[ic] [ic]/[mv] Large Product tables

Barney Treadway barney@ecomshare.com
Wed, 10 Jan 2001 09:33:09 -0700

Thanks Mike,

So if I understand, Scenario 1 would be one instance of ic with the 50-100
product tables but searching and all operations needing to look at all
tables would instead be performed through a master indexed table. Once a sku
has been acquired from the indexed table, then we'd drop to the individual
product tables to perform presentation and purchase operations? The master
indexed table would contain the appropriate product table name where the sku
is located, allowing products to be called directly from the appropriate
product table itself rather than scanning all tables. That would keep
performance fine to that stage, but keeping ic from doing a call to the
product tables through the entire cart process seems a major alteration
though. Then I have to consider the corresponding pricing table that might
grow to cumbersome size as well.

Scenario 2 was running a running separate instance of ic for each of the
50 - 100 tables (keeping records there down to a few hundred thousand) and
using a master indexing and search outside of ic to then point the purchase
process into the ic corresponding to the product table. The fault here with
this seems to be when products are purchased from multiple tables, things
would fall apart? Unless..... the "on-fly" directive could be employed in
this case to prevent searching all product tables and rather drop in enough
data to allow checkout without a table access? Theoretically you could then
run checkout through any of the ic instances. Concerns would be passing
enough data to allow modifiers and pricing adjustment to be employed where
appropriate. One caveat would be ic's inherent ease of writing from all
instances to a single orderline and transaction table.
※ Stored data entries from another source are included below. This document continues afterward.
**src/rtl/esseq_pkg.sv**
```systemverilog
// shared types and constants of the engine start sequencer
// depends on nothing
package esseq_pkg;

  // engine mode codes
  typedef enum logic [1:0] {
    MODE_OFF   = 2'd0,
    MODE_IGN   = 2'd1,
    MODE_START = 2'd2,
    MODE_RUN   = 2'd3
  } mode_t;

  // controller states
  typedef enum logic [1:0] {
    ST_IDLE = 2'd0,
    ST_MUL  = 2'd1,
    ST_DIV  = 2'd2,
    ST_DONE = 2'd3
  } ctrl_state_t;

  // configuration register indexes
  localparam int CfgIdxW = 3;
  localparam int CfgDataW = 16;
  localparam logic [CfgIdxW-1:0] REG_CENTER_LEVEL  = 3'd0;
  localparam logic [CfgIdxW-1:0] REG_RC_HALF_SPAN  = 3'd1;
  localparam logic [CfgIdxW-1:0] REG_SERVO_MIN     = 3'd2;
  localparam logic [CfgIdxW-1:0] REG_SERVO_MAX     = 3'd3;
  localparam logic [CfgIdxW-1:0] REG_IDLE_ANGLE    = 3'd4;
  localparam logic [CfgIdxW-1:0] REG_CRANK_TIMEOUT = 3'd5;

  // divider geometry: 20-bit dividend magnitude, four bits per cycle
  localparam int DivW = 20;
  localparam int DivStepsPerCycle = 4;
  localparam int DivCycles = DivW / DivStepsPerCycle;
  localparam int DivCntW = $clog2(DivCycles);

  // update word
  typedef struct packed {
    logic        opcode;
    logic [10:0] ignition_channel;
    logic [10:0] starter_channel;
    logic [10:0] throttle_channel;
    logic [31:0] now_ms;
  } upd_word_t;

  // result word
  typedef struct packed {
    logic       ignition_relay;
    logic       starter_relay;
    logic [7:0] servo_angle;
    logic [1:0] engine_mode;
  } res_word_t;

  // controller to datapath commands
  typedef struct packed {
    logic load;
    logic mul;
    logic div_step;
    logic finish;
  } esseq_cmd_t;

endpackage

```
**src/rtl/esseq_ctrl.sv**
```systemverilog
// controller of the engine start sequencer: handshakes and step sequencing
// depends on esseq_pkg
module esseq_ctrl
  import esseq_pkg::*;
(
  input  logic       clk,
  input  logic       rst,
  input  logic       upd_valid,
  output logic       upd_stall,
  output logic       res_valid,
  input  logic       res_stall,
  output esseq_cmd_t cmd
);

  ctrl_state_t          state;
  ctrl_state_t          state_next;
  logic [DivCntW-1:0]   div_cnt;
  logic                 out_free;

  // output register can take a word when empty or being drained
  assign out_free = !res_valid || !res_stall;

  // next state
  always_comb begin
    state_next = state;
    case (state)
      ST_IDLE: if (upd_valid) state_next = ST_MUL;
      ST_MUL:  state_next = ST_DIV;
      ST_DIV:  if (div_cnt == DivCntW'(DivCycles - 1)) state_next = ST_DONE;
      ST_DONE: if (out_free) state_next = ST_IDLE;
      default: state_next = ST_IDLE;
    endcase
  end

  // commands and stall
  always_comb begin
    cmd = '0;
    upd_stall = 1'b1;
    case (state)
      ST_IDLE: begin
        upd_stall = 1'b0;
        cmd.load = upd_valid;
      end
      ST_MUL:  cmd.mul = 1'b1;
      ST_DIV:  cmd.div_step = 1'b1;
      ST_DONE: cmd.finish = out_free;
      default: cmd = '0;
    endcase
  end

  // state, divider cycle count and result valid
  always_ff @(posedge clk) begin
    if (rst) begin
      state <= ST_IDLE;
      div_cnt <= '0;
      res_valid <= 1'b0;
    end else begin
      state <= state_next;
      if (cmd.mul) begin
        div_cnt <= '0;
      end else if (cmd.div_step) begin
        div_cnt <= div_cnt + 1'b1;
      end
      if (cmd.finish) begin
        res_valid <= 1'b1;
      end else if (!res_stall) begin
        res_valid <= 1'b0;
      end
    end
  end

endmodule

```
**src/rtl/esseq_dp.sv**
```systemverilog
// datapath of the engine start sequencer: config, mode state, throttle scaling
// depends on esseq_pkg
module esseq_dp
  import esseq_pkg::*;
(
  input  logic                clk,
  input  logic                rst,
  input  esseq_cmd_t          cmd,
  input  upd_word_t           upd_word,
  input  logic                cfg_valid,
  input  logic [CfgIdxW-1:0]  cfg_index,
  input  logic [CfgDataW-1:0] cfg_data,
  output res_word_t           res_word
);

  // configuration registers
  logic [10:0] center_level;
  logic [9:0]  rc_half_span;
  logic [7:0]  servo_min_angle;
  logic [7:0]  servo_max_angle;
  logic [7:0]  idle_angle;
  logic [15:0] crank_timeout_ms;

  // sequencer state
  mode_t       mode;
  mode_t       mode_next;
  logic        crank_lock;
  logic        crank_lock_next;
  logic [31:0] crank_start_time;
  logic [31:0] crank_start_time_next;
  logic        use_map;
  logic        use_map_next;
  logic [10:0] thr_ch;

  // scaling and divider
  logic signed [12:0] dev;
  logic signed [8:0]  span;
  logic signed [21:0] prod;
  logic [21:0]        prod_mag;
  logic [10:0]        den;
  logic [DivW-1:0]    div_q;
  logic [10:0]        div_r;
  logic               div_neg;
  logic [DivW-1:0]    div_q_next;
  logic [10:0]        div_r_next;
  logic [DivW-1:0]    quo;
  logic signed [DivW:0] q_signed;
  logic signed [DivW:0] lo;
  logic signed [DivW:0] hi;
  logic [7:0]         mapped;
  logic               ign_on;
  logic               st_on;
  logic [31:0]        elapsed;

  // config writes, unlisted indexes ignored
  always_ff @(posedge clk) begin
    if (rst) begin
      center_level <= 11'd1500;
      rc_half_span <= 10'd500;
      servo_min_angle <= 8'd0;
      servo_max_angle <= 8'd180;
      idle_angle <= 8'd0;
      crank_timeout_ms <= 16'd3000;
    end else if (cfg_valid) begin
      case (cfg_index)
        REG_CENTER_LEVEL:  center_level <= cfg_data[10:0];
        REG_RC_HALF_SPAN:  rc_half_span <= cfg_data[9:0];
        REG_SERVO_MIN:     servo_min_angle <= cfg_data[7:0];
        REG_SERVO_MAX:     servo_max_angle <= cfg_data[7:0];
        REG_IDLE_ANGLE:    idle_angle <= cfg_data[7:0];
        REG_CRANK_TIMEOUT: crank_timeout_ms <= cfg_data;
        default: ;
      endcase
    end
  end

  // mode transitions for the incoming word
  assign ign_on = upd_word.ignition_channel > center_level;
  assign st_on = upd_word.starter_channel > center_level;
  assign elapsed = upd_word.now_ms - crank_start_time;

  always_comb begin
    mode_next = mode;
    crank_lock_next = crank_lock;
    crank_start_time_next = crank_start_time;
    use_map_next = 1'b0;
    if (upd_word.opcode) begin
      mode_next = MODE_OFF;
      crank_lock_next = 1'b0;
    end else begin
      case (mode)
        MODE_OFF: begin
          crank_lock_next = 1'b0;
          if (ign_on) mode_next = MODE_IGN;
        end
        MODE_IGN: begin
          if (!ign_on) begin
            mode_next = MODE_OFF;
          end else if (st_on && !crank_lock) begin
            crank_start_time_next = upd_word.now_ms;
            crank_lock_next = 1'b1;
            mode_next = MODE_START;
          end
        end
        MODE_START: begin
          if (elapsed >= {16'd0, crank_timeout_ms} || !st_on) mode_next = MODE_RUN;
        end
        MODE_RUN: begin
          if (!ign_on) begin
            mode_next = MODE_OFF;
          end else if (!st_on) begin
            use_map_next = 1'b1;
          end
        end
        default: mode_next = MODE_OFF;
      endcase
      if (!st_on && mode_next != MODE_START) crank_lock_next = 1'b0;
    end
  end

  always_ff @(posedge clk) begin
    if (rst) begin
      mode <= MODE_OFF;
      crank_lock <= 1'b0;
      crank_start_time <= '0;
      use_map <= 1'b0;
    end else if (cmd.load) begin
      mode <= mode_next;
      crank_lock <= crank_lock_next;
      crank_start_time <= crank_start_time_next;
      use_map <= use_map_next;
    end
  end

  always_ff @(posedge clk) begin
    if (cmd.load) thr_ch <= upd_word.throttle_channel;
  end

  // scaled numerator: offset channel times angle span
  assign dev = $signed({2'b00, thr_ch}) - $signed({2'b00, center_level})
             + $signed({3'b000, rc_half_span});
  assign span = $signed({1'b0, servo_max_angle}) - $signed({1'b0, servo_min_angle});
  assign prod = 22'(dev) * 22'(span);
  assign prod_mag = prod[21] ? 22'(-prod) : prod;
  assign den = {rc_half_span, 1'b0};

  // restoring division, several quotient bits per cycle
  always_comb begin
    logic [11:0]     sh;
    logic [10:0]     rr;
    logic [DivW-1:0] qq;
    rr = div_r;
    qq = div_q;
    for (int i = 0; i < DivStepsPerCycle; i++) begin
      sh = {rr, qq[DivW-1]};
      qq = {qq[DivW-2:0], 1'b0};
      if (sh >= {1'b0, den}) begin
        sh = sh - {1'b0, den};
        qq[0] = 1'b1;
      end
      rr = sh[10:0];
    end
    div_q_next = qq;
    div_r_next = rr;
  end

  always_ff @(posedge clk) begin
    if (cmd.mul) begin
      div_q <= prod_mag[DivW-1:0];
      div_r <= '0;
      div_neg <= prod[21];
    end else if (cmd.div_step) begin
      div_q <= div_q_next;
      div_r <= div_r_next;
    end
  end

  // signed quotient, zero half span gives zero, then clamp
  assign quo = (rc_half_span == '0) ? '0 : div_q;
  assign q_signed = div_neg ? -$signed({1'b0, quo}) : $signed({1'b0, quo});
  assign lo = $signed({13'd0, servo_min_angle});
  assign hi = $signed({13'd0, servo_max_angle});

  always_comb begin
    if (q_signed < lo) begin
      mapped = servo_min_angle;
    end else if (q_signed > hi) begin
      mapped = servo_max_angle;
    end else begin
      mapped = q_signed[7:0];
    end
  end

  // result register
  always_ff @(posedge clk) begin
    if (cmd.finish) begin
      res_word.ignition_relay <= (mode != MODE_OFF);
      res_word.starter_relay <= (mode == MODE_START);
      res_word.servo_angle <= use_map ? mapped : idle_angle;
      res_word.engine_mode <= mode;
    end
  end

endmodule

```
**src/rtl/engine_start_sequencer_core.sv**
```systemverilog
// engine start sequencer top level: controller plus datapath
// depends on esseq_pkg, esseq_ctrl, esseq_dp
//
// Usage:
//   upd channel: one update word (opcode, three RC channels, ms time) is
//   taken at an edge with upd_valid high and upd_stall low.
//   res channel: one result word (relays, servo angle, mode) per update,
//   taken at an edge with res_valid high and res_stall low.
//   cfg channel: register writes by index, always ready; write only while
//   no update is in flight.
//   After an update is taken the controller steps through the multiply,
//   divide (divider for throttle scaling, four quotient bits per cycle) and
//   done states before res_valid rises; no new update enters meanwhile.
//   The output register lets a new update enter while a result waits.
//   If the receiver stalls a second finished result, the block holds it and
//   keeps upd_stall high until the output register frees.
//   Reset (rst, synchronous): mode off, crank lock clear, crank start time
//   zero, registers at their default values, no result pending.
module engine_start_sequencer_core
  import esseq_pkg::*;
(
  input  logic                clk,
  input  logic                rst,
  input  logic                upd_valid,
  output logic                upd_stall,
  input  upd_word_t           upd_word,
  output logic                res_valid,
  input  logic                res_stall,
  output res_word_t           res_word,
  input  logic                cfg_valid,
  output logic                cfg_ready,
  input  logic [CfgIdxW-1:0]  cfg_index,
  input  logic [CfgDataW-1:0] cfg_data
);

  esseq_cmd_t cmd;

  // config writes are always accepted and registered
  assign cfg_ready = 1'b1;

  // step sequencing and handshakes
  esseq_ctrl u_ctrl (
    .clk       (clk),
    .rst       (rst),
    .upd_valid (upd_valid),
    .upd_stall (upd_stall),
    .res_valid (res_valid),
    .res_stall (res_stall),
    .cmd       (cmd)
  );

  // state, scaling and result register
  esseq_dp u_dp (
    .clk       (clk),
    .rst       (rst),
    .cmd       (cmd),
    .upd_word  (upd_word),
    .cfg_valid (cfg_valid && cfg_ready),
    .cfg_index (cfg_index),
    .cfg_data  (cfg_data),
    .res_word  (res_word)
  );

endmodule

```
**config.mk**
```make
export PLATFORM = sky130hd
export DESIGN_NAME = engine_start_sequencer_core
export DESIGN_NICKNAME = d
export VERILOG_FILES = /design/src/rtl/esseq_pkg.sv /design/src/rtl/esseq_ctrl.sv /design/src/rtl/esseq_dp.sv /design/src/rtl/engine_start_sequencer_core.sv
export SDC_FILE = /design/constraint.sdc
export NUM_CORES = 1
export LEC_CHECK = 0
export BUFFER_PORTS_ARGS = -buffer_cell sky130_fd_sc_hd__buf_4
export CAP_MARGIN = 25
export CORE_MARGIN = 2
export CORE_UTILIZATION = 55
export CTS_CLUSTER_SIZE = 8
export DETAILED_ROUTE_END_ITERATION = 6
export PLACE_DENSITY = 0.72
export SKIP_CTS_REPAIR_TIMING = 1
export SYNTH_ARGS = -nofsm -noshare
export SYNTH_HDL_FRONTEND = slang
export SYNTH_SLANG_ARGS = --single-unit
```
**constraint.sdc**
```tcl
create_clock -name clk -period 12.1 [get_ports clk]
set_input_delay 0 -clock clk [delete_from_list [all_inputs] [get_ports clk]]
set_output_delay 0 -clock clk [all_outputs]
set_load 0.1 [all_outputs]
```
I don't quite follow the "category pointer reference"...

So finding a way to attach the product table name to the sku to facilitate
direct look up through the checkout and other processes with [data table
sku] would seem a good step.

Again, thanks for the insight. I'm going to push ahead with this in some
manner and I'll endeavor to keep folks informed as to load issues and
workarounds for catalogs of this size. I'd appreciate any feedback or words
of warning/encouragement. :-)


> Quoting Barney Treadway (barney@ecomshare.com):
> > Greetings all,
> >
> > We're looking at a mysql backed interchange with estimated 3-5 million
> > product records in short order. There's a natural break up in
> products to
> > allow us to create 50-100 product tables rather than a single
> massive table.
> > This would facilitate quicker updating etc from those editing/adding
> > products (which we do via php). Does anyone have any input (advice,
> > concerns, suggestions, threats, etc) as to interchange's ability to do
> > common loops and search regions on either 1) a large number of tables
> > (50-100) or 2) tables with millions of records?
> >
> > Any responses would be greatly appreciated.
> >
> There is really no way to do this well. It would require 50 queries
> instead of one. And 50-100 is a lot of table objects to maintain. It is
> too many ProductFiles for performance to be maintained in most cases.
> It would be much faster to index a large table on a field and
> display it that
> way. This is a logical break as well -- MySQL can do very fast selects
> on a field = 'string' indexed field.
> One possibility is to place only sku, category/owner pointer, and
> short description in the large table and break the subsidiary stuff
> into separate tables that would then be selected via the category
> pointer. This would be a fast table to update, while the separate
> tables that contain the extended data could be broken into pieces.
> Still, the more tables you have the more overhead. If you want to
> place a lot of load on the catalog you would have to encode your
> display routines in embedded Perl to get real performance.